We were able to detect the presence of PKH26-labeled EPCs in the rat lungs at 4 days post injection, but very few were reliably detected in the injured brain. At the assessed time point in our study, there was little evidence to indicate that allogenic EPCs physically contribute to the repair or formation of new vasculature. This finding is consistent with a recent report in which magnetically labeled EPCs were tracked in a model of controlled cortical impact.36 Although allogenic EPCs were detected in the injured brain, the migration of EPCs was detected up to 24 hours post injury with subsequent diffusion of signal thereafter. Given our sampling time at 4 days post injection, the lack of EPCs in the brain does not rule out their involvement directly within the injured brain, rather it is likely that we missed the optimal detection period. Similarly, mesenchymal stem cells have also been shown to have very poor grafting abilities.37 Despite a lack of presence in the injured brain, the observed positive effects on white matter in vivo in conjunction with our in vitro data support the notion that posttraumatic EPC activity primarily involves localized release of trophic factors and cytokines.

We did not observe a beneficial effect when the conditioned media derived from fibroblasts of fibroblasts themselves were added to neuronal cultures subject to OGD. Fibroblasts are typically involved in wound healing processes through secretion of collagen and extracellular matrix proteins. Meningeal fibroblasts and glia form the extracellular matrix of a CNS scar, forming a growth-inhibitory barrier to injured axons.38 Fibroblasts secrete factors inhibitory to axon growth after injury including chondroitin sulfate proteoglycan39, 40 and do not lead to improved axon integrity after ischemic injury.

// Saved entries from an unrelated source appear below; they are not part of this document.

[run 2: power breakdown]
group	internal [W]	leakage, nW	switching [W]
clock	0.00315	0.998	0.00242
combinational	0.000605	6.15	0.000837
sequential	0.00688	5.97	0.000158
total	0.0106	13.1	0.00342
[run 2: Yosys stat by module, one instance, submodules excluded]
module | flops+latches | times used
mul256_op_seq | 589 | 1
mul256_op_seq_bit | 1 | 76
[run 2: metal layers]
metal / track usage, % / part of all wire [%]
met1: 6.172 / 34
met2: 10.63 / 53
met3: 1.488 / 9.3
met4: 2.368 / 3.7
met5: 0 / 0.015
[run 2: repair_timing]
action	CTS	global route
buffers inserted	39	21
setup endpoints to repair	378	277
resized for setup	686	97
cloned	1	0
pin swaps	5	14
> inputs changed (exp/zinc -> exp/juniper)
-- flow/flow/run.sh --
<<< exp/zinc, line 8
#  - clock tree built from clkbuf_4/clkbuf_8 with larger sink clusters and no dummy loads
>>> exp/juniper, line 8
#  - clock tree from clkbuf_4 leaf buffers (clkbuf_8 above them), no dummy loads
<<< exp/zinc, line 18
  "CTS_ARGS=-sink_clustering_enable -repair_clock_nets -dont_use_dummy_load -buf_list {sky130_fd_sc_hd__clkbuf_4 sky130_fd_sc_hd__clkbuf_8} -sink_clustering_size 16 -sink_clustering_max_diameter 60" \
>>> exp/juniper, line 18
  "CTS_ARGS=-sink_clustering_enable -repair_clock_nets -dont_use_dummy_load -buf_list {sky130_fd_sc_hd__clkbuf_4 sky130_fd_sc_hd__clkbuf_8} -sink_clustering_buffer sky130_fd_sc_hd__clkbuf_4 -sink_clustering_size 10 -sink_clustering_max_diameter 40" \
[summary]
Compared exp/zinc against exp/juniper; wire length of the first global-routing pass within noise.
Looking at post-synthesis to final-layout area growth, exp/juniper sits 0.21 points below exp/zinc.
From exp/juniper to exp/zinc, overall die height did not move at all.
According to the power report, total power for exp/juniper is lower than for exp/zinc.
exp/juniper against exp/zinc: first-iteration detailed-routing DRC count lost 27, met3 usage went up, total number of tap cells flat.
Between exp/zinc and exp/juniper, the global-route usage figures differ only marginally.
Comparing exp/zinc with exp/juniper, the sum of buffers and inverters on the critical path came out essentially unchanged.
Background: an optimization exercise with open tools, aiming at small area, a short achievable clock period and few clock cycles per item. Do not read the settings as production practice. In this exercise RTL edits were held to simulation tests only and were not proved equivalent to the original. Power and IR drop assume default switching activity.

--- design/flow/design.v ---
package smpo_pkg;
  localparam int POSE_COUNT  = 5;
  localparam int COORD_BITS  = 10;
  localparam int SHAPE_COUNT = 5;
  localparam int ADX_SPAN    = 19;
  localparam int QDEPTH      = 4;
  localparam logic [3:0]  POSE_MAX         = 4'(POSE_COUNT - 1);
  localparam logic [3:0]  SHAPE_MAX        = 4'(SHAPE_COUNT - 1);
  localparam logic [47:0] STEP_INTERVAL_US = 48'd40000;
  localparam logic [47:0] SILENCE_DELAY_US = 48'd200000;
  localparam logic [7:0]  BRIGHT_MIN       = 8'd20;
  localparam logic [4:0]  ADX_LAST         = 5'(ADX_SPAN - 1);
  typedef enum logic [1:0] {
    ACT_PIXEL  = 2'd0,
    ACT_LEVEL  = 2'd1,
    ACT_ACTIVE = 2'd2,
    ACT_FRAME  = 2'd3
  } act_e;
  typedef enum logic [2:0] {
    REG_LEFT     = 3'd0,
    REG_TOP      = 3'd1,
    REG_RIGHT    = 3'd2,
    REG_BOTTOM   = 3'd3,
    REG_CENTER_X = 3'd4,
    REG_CENTER_Y = 3'd5,
    REG_BLACK    = 3'd6,
    REG_WHITE    = 3'd7
  } cfg_idx_e;
  typedef struct packed {
    logic [1:0]            action;
    logic [COORD_BITS-1:0] pixel_x;
    logic [COORD_BITS-1:0] pixel_y;
    logic [15:0]           pixel_in;
    logic [7:0]            level;
    logic                  active_flag;
    logic [47:0]           now_us;
  } in_item_t;
  typedef struct packed {
    logic [15:0] pixel_out;
    logic [3:0]  shown_pose;
  } out_item_t;
  typedef struct packed {
    logic [9:0]  mouth_left;
    logic [9:0]  mouth_top;
    logic [10:0] mouth_right;
    logic [10:0] mouth_bottom;
    logic [9:0]  mouth_center_x;
    logic [9:0]  mouth_center_y;
    logic [15:0] black_color;
    logic [15:0] white_color;
  } cfg_t;
  localparam cfg_t CFG_RESET = {
    10'd0,       
    10'd0,       
    11'd0,       
    11'd0,       
    10'd0,       
    10'd0,       
    16'h0000,    
    16'hFFFF     
  };
  typedef struct packed {
    logic                  compose;
    logic [COORD_BITS-1:0] pixel_x;
    logic [COORD_BITS-1:0] pixel_y;
    logic [15:0]           pixel_in;
    logic [3:0]            pose;
  } work_t;
endpackage
import smpo_pkg::*;
module smpo_fifo (
  input  logic          clk_i,
  input  logic          rst_ni,
  input  logic          push_i,
  input  smpo_pkg::work_t push_item_i,
  output logic          full_o,
  input  logic          pop_i,
  output logic          valid_o,
  output smpo_pkg::work_t head_o
);
  localparam int PTR_W = $clog2(QDEPTH);
  localparam int CNT_W = $clog2(QDEPTH + 1);
  localparam int WORK_BITS = 1 + 2 * COORD_BITS + 16 + 4;   
  logic [WORK_BITS-1:0] mem_q [0:QDEPTH-1];
  logic [PTR_W-1:0]   wr_q, wr_d, rd_q, rd_d;
  logic [CNT_W-1:0]   cnt_q, cnt_d;
  logic               do_push, do_pop;
  assign full_o  = (cnt_q == CNT_W'(QDEPTH));
  assign valid_o = (cnt_q != '0);
  assign head_o  = mem_q[rd_q];
  assign do_push = push_i && !full_o;
  assign do_pop  = pop_i && valid_o;
  always_comb begin
    wr_d  = do_push ? wr_q + 1'b1 : wr_q;
    rd_d  = do_pop ? rd_q + 1'b1 : rd_q;
    cnt_d = cnt_q;
    if (do_push && !do_pop) begin
      cnt_d = cnt_q + 1'b1;
    end else if (do_pop && !do_push) begin
      cnt_d = cnt_q - 1'b1;
    end
  end
  always_ff @(posedge clk_i or negedge rst_ni) begin
    if (!rst_ni) begin
      wr_q  <= '0;
      rd_q  <= '0;
      cnt_q <= '0;
    end else begin
      wr_q  <= wr_d;
      rd_q  <= rd_d;
      cnt_q <= cnt_d;
    end
  end
  always_ff @(posedge clk_i) begin
    if (do_push) begin
      mem_q[wr_q] <= push_item_i;
    end
  end
endmodule
import smpo_pkg::*;
module smpo_front (
  input  logic               clk_i,
  input  logic               rst_ni,
  input  logic               in_valid_i,
  output logic               in_stall_o,
  input  smpo_pkg::in_item_t in_item_i,
  input  logic               q_full_i,
  output logic               push_o,
  output smpo_pkg::work_t    push_item_o
);
  logic        active_q, active_d;
  logic [3:0]  target_q, target_d;
  logic [3:0]  render_q, render_d;
  logic [47:0] voice_t_q, voice_t_d;
  logic [47:0] step_t_q, step_t_d;
  logic        accept;
  logic [3:0]  req_pose;
  logic [47:0] voice_gap, step_gap;
  assign in_stall_o = q_full_i;
  assign accept     = in_valid_i && !q_full_i;
  assign push_o     = accept;
  assign voice_gap  = in_item_i.now_us - voice_t_q;
  assign step_gap   = in_item_i.now_us - step_t_q;
  assign req_pose   = (in_item_i.level > {4'd0, POSE_MAX}) ? POSE_MAX : in_item_i.level[3:0];
  always_comb begin
    active_d  = active_q;
    target_d  = target_q;
    render_d  = render_q;
    voice_t_d = voice_t_q;
    step_t_d  = step_t_q;
    if (accept) begin
      case (in_item_i.action)
        ACT_PIXEL: begin
        end
        ACT_LEVEL: begin
          if (active_q) begin
            if (req_pose != 4'd0) begin
              voice_t_d = in_item_i.now_us;
              target_d  = req_pose;
            end else if (voice_gap >= SILENCE_DELAY_US) begin
              target_d = 4'd0;
            end
          end
        end
        ACT_ACTIVE: begin
          active_d  = in_item_i.active_flag;
          target_d  = 4'd0;
          render_d  = 4'd0;
          voice_t_d = in_item_i.active_flag ? in_item_i.now_us : 48'd0;
          step_t_d  = in_item_i.active_flag ? in_item_i.now_us : 48'd0;
        end
        ACT_FRAME: begin
          if (active_q && step_gap >= STEP_INTERVAL_US) begin
            if (render_q < target_q) begin
              render_d = render_q + 4'd1;
            end else if (render_q > target_q) begin
              render_d = render_q - 4'd1;
            end
            step_t_d = in_item_i.now_us;
          end
        end
        default: begin
        end
      endcase
    end
  end
  always_comb begin
    push_item_o.compose  = active_q && (in_item_i.action == ACT_PIXEL);
    push_item_o.pixel_x  = in_item_i.pixel_x;
    push_item_o.pixel_y  = in_item_i.pixel_y;
    push_item_o.pixel_in = in_item_i.pixel_in;
    push_item_o.pose     = render_d;
  end
  always_ff @(posedge clk_i or negedge rst_ni) begin
    if (!rst_ni) begin
      active_q  <= 1'b0;
      target_q  <= 4'd0;
      render_q  <= 4'd0;
      voice_t_q <= 48'd0;
      step_t_q  <= 48'd0;
    end else begin
      active_q  <= active_d;
      target_q  <= target_d;
      render_q  <= render_d;
      voice_t_q <= voice_t_d;
      step_t_q  <= step_t_d;
    end
  end
endmodule
import smpo_pkg::*;
module smpo_back (
  input  logic                clk_i,
  input  logic                rst_ni,
  input  smpo_pkg::cfg_t      cfg_i,
  input  logic                q_valid_i,
  input  smpo_pkg::work_t     q_head_i,
  output logic                q_pop_o,
  output logic                out_valid_o,
  input  logic                out_stall_i,
  output smpo_pkg::out_item_t out_item_o
);
  localparam logic [4*ADX_SPAN-1:0] ARC_DROP_0 = 76'h0000000021100000000;
  localparam logic [4*ADX_SPAN-1:0] ARC_DROP_1 = 76'h0000003221110000000;
  localparam logic [4*ADX_SPAN-1:0] ARC_DROP_2 = 76'h0000543322110000000;
  localparam logic [4*ADX_SPAN-1:0] ARC_DROP_3 = 76'h0076543322110000000;
  localparam logic [4*ADX_SPAN-1:0] ARC_DROP_4 = 76'h9876544322111000000;
  function automatic [2:0] shape_of;
    input [3:0] pose;
    shape_of = (pose > SHAPE_MAX) ? SHAPE_MAX[2:0] : pose[2:0];
  endfunction
  function automatic [4:0] arc_half;
    input [2:0] s;
    reg [4:0] r;
    case (s)
      3'd0:    r = 5'd10;
      3'd1:    r = 5'd12;
      3'd2:    r = 5'd14;
      3'd3:    r = 5'd16;
      default: r = 5'd18;
    endcase
    arc_half = r;
  endfunction
  function automatic [3:0] arc_depth;
    input [2:0] s;
    reg [3:0] r;
    case (s)
      3'd0:    r = 4'd2;
      3'd1:    r = 4'd3;
      3'd2:    r = 4'd5;
      3'd3:    r = 4'd7;
      default: r = 4'd9;
    endcase
    arc_depth = r;
  endfunction
  function automatic [2:0] arc_thick;
    input [2:0] s;
    reg [2:0] r;
    case (s)
      3'd0:    r = 3'd2;
      3'd1:    r = 3'd2;
      3'd2:    r = 3'd3;
      3'd3:    r = 3'd3;
      default: r = 3'd4;
    endcase
    arc_thick = r;
  endfunction
  function automatic [3:0] arc_drop;
    input [2:0] s;
    input [4:0] adx;
    reg [3:0] r;
    if (adx > ADX_LAST || s > SHAPE_MAX[2:0]) begin
      r = 4'd0;
    end else begin
      case (s)
        3'd0:    r = ARC_DROP_0[4*adx +: 4];
        3'd1:    r = ARC_DROP_1[4*adx +: 4];
        3'd2:    r = ARC_DROP_2[4*adx +: 4];
        3'd3:    r = ARC_DROP_3[4*adx +: 4];
        default: r = ARC_DROP_4[4*adx +: 4];
      endcase
    end
    arc_drop = r;
  endfunction
  logic        adv;
  logic        a_valid_q;
  logic        a_erase_q, a_erase_d;
  logic        a_arc_q, a_arc_d;
  logic [4:0]  a_adx_q;
  logic [2:0]  a_shape_q, a_shape_d;
  logic [9:0]  a_y_q;
  logic [15:0] a_pix_q;
  logic [3:0]  a_pose_q;
  logic        in_rect, bright;
  logic [7:0]  weight;
  logic [10:0] adx;
  logic [10:0] base, y_ext, off;
  logic        on_arc;
  smpo_pkg::out_item_t   out_q, out_d;
  logic        out_valid_q;
  assign adv         = !out_valid_q || !out_stall_i;
  assign q_pop_o     = adv && q_valid_i;
  assign out_valid_o = out_valid_q;
  assign out_item_o  = out_q;
  always_comb begin
    in_rect = (q_head_i.pixel_x >= cfg_i.mouth_left)
           && ({1'b0, q_head_i.pixel_x} < cfg_i.mouth_right)
           && (q_head_i.pixel_y >= cfg_i.mouth_top)
           && ({1'b0, q_head_i.pixel_y} < cfg_i.mouth_bottom);
    weight  = {2'b0, q_head_i.pixel_in[15:11], 1'b0}
            + {2'b0, q_head_i.pixel_in[10:5]}
            + {2'b0, q_head_i.pixel_in[4:0], 1'b0};
    bright  = (weight >= BRIGHT_MIN);
    if (q_head_i.pixel_x < cfg_i.mouth_center_x) begin
      adx = {1'b0, cfg_i.mouth_center_x} - {1'b0, q_head_i.pixel_x};
    end else begin
      adx = {1'b0, q_head_i.pixel_x} - {1'b0, cfg_i.mouth_center_x};
    end
    a_shape_d = shape_of(q_head_i.pose);
    a_erase_d = q_head_i.compose && in_rect && bright;
    a_arc_d   = q_head_i.compose && (adx <= {6'd0, arc_half(a_shape_d)});
  end
  always_comb begin
    base   = {1'b0, cfg_i.mouth_center_y} + {7'd0, arc_depth(a_shape_q)}
           - {7'd0, arc_drop(a_shape_q, a_adx_q)};
    y_ext  = {1'b0, a_y_q};
    off    = y_ext - base;
    on_arc = a_arc_q && (y_ext >= base) && (off < {8'd0, arc_thick(a_shape_q)});
    out_d.shown_pose = a_pose_q;
    if (on_arc) begin
      out_d.pixel_out = cfg_i.white_color;
    end else if (a_erase_q) begin
      out_d.pixel_out = cfg_i.black_color;
    end else begin
      out_d.pixel_out = a_pix_q;
    end
  end
  always_ff @(posedge clk_i or negedge rst_ni) begin
    if (!rst_ni) begin
      a_valid_q   <= 1'b0;
      out_valid_q <= 1'b0;
    end else if (adv) begin
      a_valid_q   <= q_valid_i;
      out_valid_q <= a_valid_q;
    end
  end
  always_ff @(posedge clk_i) begin
    if (adv) begin
      a_erase_q <= a_erase_d;
      a_arc_q   <= a_arc_d;
      a_adx_q   <= adx[4:0];
      a_shape_q <= a_shape_d;
      a_y_q     <= q_head_i.pixel_y;
      a_pix_q   <= q_head_i.pixel_in;
      a_pose_q  <= q_head_i.pose;
      out_q     <= out_d;
    end
  end
endmodule
import smpo_pkg::*;
module speech_mouth_pixel_overlay (
  input  logic                clk_i,
  input  logic                rst_ni,
  input  logic                in_valid_i,
  output logic                in_stall_o,
  input  logic [94:0]         in_item_i,
  output logic                out_valid_o,
  input  logic                out_stall_i,
  output logic [19:0]         out_item_o,
  input  logic                cfg_we_i,
  input  logic [2:0]          cfg_idx_i,
  input  logic [15:0]         cfg_data_i
);
  smpo_pkg::cfg_t      cfg_q;
  smpo_pkg::in_item_t  in_item;
  smpo_pkg::out_item_t out_item;
  assign in_item    = smpo_pkg::in_item_t'(in_item_i);
  assign out_item_o = 20'(out_item);
  logic  push, q_full, q_valid, q_pop;
  smpo_pkg::work_t push_item, q_head;
  always_ff @(posedge clk_i or negedge rst_ni) begin
    if (!rst_ni) begin
      cfg_q <= CFG_RESET;
    end else if (cfg_we_i) begin
      case (cfg_idx_i)
        REG_LEFT:     cfg_q.mouth_left     <= cfg_data_i[9:0];
        REG_TOP:      cfg_q.mouth_top      <= cfg_data_i[9:0];
        REG_RIGHT:    cfg_q.mouth_right    <= cfg_data_i[10:0];
        REG_BOTTOM:   cfg_q.mouth_bottom   <= cfg_data_i[10:0];
        REG_CENTER_X: cfg_q.mouth_center_x <= cfg_data_i[9:0];
        REG_CENTER_Y: cfg_q.mouth_center_y <= cfg_data_i[9:0];
        REG_BLACK:    cfg_q.black_color    <= cfg_data_i;
        REG_WHITE:    cfg_q.white_color    <= cfg_data_i;
        default: begin
        end
      endcase
    end
  end
  smpo_front u_front (
    .clk_i       (clk_i),
    .rst_ni      (rst_ni),
    .in_valid_i  (in_valid_i),
    .in_stall_o  (in_stall_o),
    .in_item_i   (in_item),
    .q_full_i    (q_full),
    .push_o      (push),
    .push_item_o (push_item)
  );
  smpo_fifo u_fifo (
    .clk_i       (clk_i),
    .rst_ni      (rst_ni),
    .push_i      (push),
    .push_item_i (push_item),
    .full_o      (q_full),
    .pop_i       (q_pop),
    .valid_o     (q_valid),
    .head_o      (q_head)
  );
  smpo_back u_back (
    .clk_i       (clk_i),
    .rst_ni      (rst_ni),
    .cfg_i       (cfg_q),
    .q_valid_i   (q_valid),
    .q_head_i    (q_head),
    .q_pop_o     (q_pop),
    .out_valid_o (out_valid_o),
    .out_stall_i (out_stall_i),
    .out_item_o  (out_item)
  );
endmodule
--- design/flow/constraint.sdc ---
create_clock -name core_clock -period 6.0 [get_ports {clk_i}]
set_input_delay 1.2000 -clock core_clock [delete_from_list [all_inputs] [get_ports {clk_i}]]
set_output_delay 1.2000 -clock core_clock [all_outputs]
set_load 0.01 [all_outputs]
--- design/flow/config.mk ---
export PLATFORM = sky130hd
export DESIGN_NAME = speech_mouth_pixel_overlay
export DESIGN_NICKNAME = speech_mouth_pixel_overlay
export VERILOG_FILES = /design/flow/design.v
export SDC_FILE = /design/flow/constraint.sdc
export NUM_CORES = 4
export LEC_CHECK = 0
export CAP_MARGIN = 20
export CORE_MARGIN = 2
export CORE_UTILIZATION = 40
export SLEW_MARGIN = 20
--- design/flow/run.sh ---
#!/bin/bash
# synth_recipe.tcl (not shown) runs the flow's synth.tcl, then flattens the netlist and writes it again
# the make line also repeats each setting of config.mk as NAME=value (left out here)
make -C /OpenROAD-flow-scripts/flow DESIGN_CONFIG=/design/flow/config.mk WORK_HOME=/design/flow/orfs CLKGATE_MAP_FILE= SYNTH_SCRIPT=/design/flow/synth_recipe.tcl finish
==> impl_metrics.json <==
{
  "fp-row-count": 94,
  "ys_seq_area_share_pct": 44.8,
  "drive_gt1_share_pct": 14.5,
  "nets": 3109,
  "pre_cts_slack_ns": 0.0373,
  "die_y_um": 262,
  "clockBufferDepth": 3,
  "initial_utilization_pct": 40.5,
  "first_pass_iters": 6,
  "drt-initial-drc-count": 1188,
  "htree_levels": 2,
  "synth_seq_cells": 432,
  "p_total_mw": 17.1,
  "start_kind": "register",
  "reg2reg_to": "u_back.out_q[14]",
  "cp_max_fo": 16,
  "power.share.sequential_pct": 27.0,
  "grt_max_degree": 126,
  "ir_worst_vdd_mv": 0.304,
  "final_antenna_net_count": 0,
  "cp-endpoint": "u_back.out_q[14]",
  "wl_um": 73000,
  "ios": 141,
  "drc": 0,
  "grt_pass1_vias": 21048,
  "die-area_sq_um": 68800,
  "fillers": 6001,
  "antenna_found_initial": 3,
  "gp_congestion": 0.926,
  "setup_viol": 0,
  "synth_nets": 2911,
  "fin_util_pct": 47.9,
  "netlist_area_sq_um": 26700,
  "critPathArrivalTime_ns": 6.03,
  "p_sw_mw": 7.02,
  "r2r-start": "u_back.a_adx_q[1]",
  "setup_tns_ns": 0,
  "tightest_slew_ns": 1.06,
  "intPower_mw": 10.1,
  "ys_types": 88,
  "placed_cells": 3571,
  "critical_path_class": "register to register",
  "clkPwrFrac_pct": 19.1,
  "maxSlewViolCount": 0,
  "track_usage_pct": 21.0,
  "hold_viol_final": 0,
  "instances_no_fill": 3681,
  "pwr-share-comb_pct": 53.8,
  "hold_path_class": "register to register",
  "post-route-min-period_ns": 5.67,
  "cts.clk_slew.worst_paths_ns": 0.06,
  "yosys_warnings": 4,
  "overflow": 0,
  "port_buffers": 140,
  "hold_buffers": 0,
  "dpl.hpwl_um": 55400,
  "cts_root_buffer": "clkbuf_16",
  "swShare_pct": 40.9,
  "fin_crit_sh_pct": 94.4,
  "postSynthCellCount": 2575,
  "grt_pass1_wl_um": 116000,
  "die_w_um": 262,
  "core-area_sq_um": 65900,
  "cts_tree": "done",
  "worst_slack_ns": 0.334,
  "maxCapViolCount": 0,
  "critical_path.startpoint": "u_back.a_adx_q[1]",
  "powerDensity_nw_per_um2": 544,
  "leakagePower_nw": 13.2,
  "wl_per_cell_um": 19.8,
  "vias_per_cell": 5.53,
  "clock_sinks": 432,
  "crit_path_end_kind": "register",
  "antenna_cells": 0,
  "async_flop_share_pct": 48.1,
  "synthFlopType": "edfxtp_1",
  "timing.clock.skew_ns": 0.0400,
  "slew_headroom_pct": 29.5,
  "worst_ep_required_time_ns": 6.36,
  "fmax_mhz": 176,
  "clk_latency_ns": 0.63,
  "r2r_slack_ns": 0.33,
  "numCtsBuffers": 52,
  "reg2regPathDepth": 27,
  "syn_to_final_growth_pct": 18.1,
  "status": "finished clean",
  "via_count": 20364,
  "syn_area_per_cell_sq_um": 10.4,
  "synth_edf_count": 224
}
how the worst min path moves through the flow:
| stage | startpoint | endpoint | slack [ns] | cells after the start |
|---|---|---|---|---|
| 2_1_floorplan | u_back.a_pose_q[0] | u_back.out_q[0] | 0.40 | 0 |
| 3_3_place_gp | u_back.a_pose_q[3] | u_back.out_q[3] | 0.41 | 0 |
| 3_5_place_dp | u_back.a_pose_q[0] | u_back.out_q[0] | 0.41 | 0 |
| 4_1_cts | u_back.a_pose_q[0] | u_back.out_q[0] | 0.42 | 0 |
| 5_1_grt | u_back.a_pose_q[0] | u_back.out_q[0] | 0.44 | 0 |
| 6_report | u_back.a_pose_q[0] | u_back.out_q[0] | 0.42 | 0 |
through the flow:
stage                     instance area [sq um]  hold WS [ns]
after floorplan                           26700         0.400
after global placement                    29500         0.410
after detailed placement                  29600         0.407
after CTS                                 31400         0.419
after global routing                      31500         0.435
final                                     31500         0.419
synthesized netlist by cell type (16+ instances only):
cell type | number | area, sq um
mux2i_1 | 18 | 180
dfstp_2 | 16 | 420
nand2b_1 | 31 | 194
nor2b_1 | 18 | 113
a31oi_1 | 19 | 119
nand3_1 | 55 | 275
xor2_1 | 34 | 298
o21bai_1 | 22 | 165
nor3_1 | 26 | 130
ha_1 | 205 | 2560
o21a_1 | 23 | 173
inv_1 | 270 | 1010
o2bb2ai_1 | 30 | 263
mux2_2 | 99 | 1110
or3_1 | 24 | 150
nand4_1 | 26 | 163
a21oi_1 | 155 | 776
mux4_2 | 41 | 923
o21ai_0 | 173 | 866
o211ai_1 | 16 | 120
dfrtp_1 | 192 | 4800
nor4_1 | 19 | 119
edfxtp_1 | 224 | 6730
nor2_1 | 111 | 417
a21o_1 | 71 | 533
clkbuf_1 | 86 | 323
xnor2_1 | 43 | 377
nand2_1 | 263 | 987
cells by family (layout without fill, tap and decap cells):
family	after synthesis	after routing	share of synthesized area, %
AO/OA/AOI/OAI	669	669	16.7
AND/OR/NAND/NOR	646	646	11.6
flip-flops	432	432	44.8
buffers and inverters	376	618	5.58
adder cells (fa/ha/maj)	217	217	10.5
multiplexers	158	158	8.31
XOR/XNOR	77	77	2.53
flip-flops by register name, summed over array words and instances (netlist names), 4 cells and up:
signal and count:
cfg_q 94, u_back.a_adx_q 5, u_back.a_pix_q 16, u_back.a_pose_q 4
u_back.a_y_q 10, u_back.out_q 20, u_fifo.mem_q 164, u_front.render_q 4
u_front.step_t_q 48, u_front.target_q 4, u_front.voice_t_q 48
power by group through the flow:
| stage | registers (mW) | logic (mW) | clock network (mW) |
|---|---|---|---|
| 2_1_floorplan | 4.53 | 6.51 | 0 |
| 3_3_place_gp | 4.66 | 8.81 | 0 |
| 3_5_place_dp | 4.70 | 9.06 | 0 |
| 4_1_cts | 4.65 | 9.10 | 3.37 |
| 5_1_grt | 4.74 | 10.3 | 3.49 |
| 6_report | 4.64 | 9.23 | 3.28 |
critical path, cell delays in order, from the launching register on:
cell and delay (ns):
edfxtp_1 0.46, buf_4 0.19, buf_4 0.15, o21ai_0 0.28
o21ai_0 0.15, a31oi_1 0.19, nor2_1 0.08, fa_1 0.48
inv_1 0.05, ha_1 0.34, a21o_1 0.19, a21oi_2 0.17
o21bai_1 0.10, a21oi_2 0.18, nor2b_1 0.06, o21a_1 0.18
o21ai_1 0.17, nand2_1 0.08, ha_1 0.33, o21ai_0 0.10
nand3b_1 0.08, o21ai_0 0.10, a21oi_1 0.13, nand4b_1 0.13
nor4_2 0.33, o2111ai_2 0.16, buf_4 0.24, mux2_2 0.30
layer usage:
metal	vias up	track usage, %	part of all wire (%)
met4	6	7.05	3.3
met5	-	0	0.045
met2	429	38.2	51
li1	9760	-	-
met3	150	2.71	3.8
met1	10019	25.5	42
area by class of cell:
class	count	area (sq um)	area share (%)
flip-flops and latches	432	12000	37.9
multi-input cells	1767	13400	42.4
inverters	271	1020	3.23
clock buffers	69	1450	4.58
clock inverters	29	372	1.18
repair buffers	249	2300	7.30
well taps	864	1080	3.43
placed cells by master (no fill, tap or decap), types with 11 or more instances in the layout:
cell | netlist | layout
mux2_2 | 99 | 99
o31ai_1 | 11 | 11
nor2b_1 | 18 | 18
nand4_1 | 26 | 26
a31oi_1 | 19 | 19
a211oi_1 | 15 | 15
o211ai_1 | 16 | 16
nand2b_1 | 31 | 29
ha_1 | 205 | 205
o2bb2ai_1 | 30 | 30
o21ai_0 | 173 | 172
dfrtp_1 | 192 | 190
xor2_1 | 34 | 34
a21o_1 | 71 | 71
nand2_1 | 263 | 262
nor3_1 | 26 | 23
fa_1 | 12 | 12
nor4_1 | 19 | 18
a22oi_1 | 13 | 13
o21bai_1 | 22 | 22
clkbuf_16 | 0 | 52
xnor2_1 | 43 | 43
dfstp_2 | 16 | 16
nand3_1 | 55 | 55
a21oi_1 | 155 | 149
buf_4 | 3 | 102
nor2_1 | 111 | 111
inv_1 | 270 | 270
o21a_1 | 23 | 23
edfxtp_1 | 224 | 224
clkdlybuf4s50_1 | 0 | 139
or3_1 | 24 | 24
mux2i_1 | 18 | 18
mux4_2 | 41 | 41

Our EPC cultures were derived from rat bone marrow. Although we did not preselect or isolate CD34+ cells, the majority of the cells (∼93%) in our cultures were of an EPC-like phenotype expressing CD133. There were, however, other mononuclear cell types in the culture system. We used double-label immunocytochemistry for OX-42, which recognizes CD11b/c expression, and CD133 to identify putative EPCs. We identified a subset of morphologically different cells as OX-42-positive macrophages. These cells were also immunofluorescent at the 488 nm wavelength indicating that the macrophages were also CD133 positive or exhibited autofluorescent properties at the excitation wavelength. Although these cells comprise a relatively small percentage of the total cell population, our data indicate a significant role in the clearance of dead or dying cellular material in culture. For example, in the EPC/neuronal cocultures, we observed a significant reduction in the number of dead cells in OGD-treated cultures. Similarly, in stretch trauma EPC/neuronal cocultures, we observed a dramatic loss in axons. In this regard, it seems plausible that the macrophage population was involved in clearance of damaged or degenerating neurite processes. Whether the macrophages had a significant role in the protection of white matter in our in vitro studies is not clear and is an area for further investigation.

Conclusions

In the present study, we demonstrate the application of allogenic-cultured EPCs as a potential therapeutic strategy to limit the progression of secondary axonal injury and improve microvascular outcome. We demonstrate that factors secreted by EPCs are sufficient to rescue axons from degeneration after ischemia. While these protective effects did not translate to mechanically injured axons, the overall translation in an in vivo model demonstrated reduced axon pathology in parallel with some evidence suggesting microvascular improvement. The targeting of the neurovascular unit using EPC therapy represents a potentially synergistic approach to improving outcome after trauma by targeting multiple facets of secondary injury mechanisms.

The authors declare no conflict of interest.

Footnotes

This study was funded by the Ministry of Economic Development and Innovation, Government of Ontario.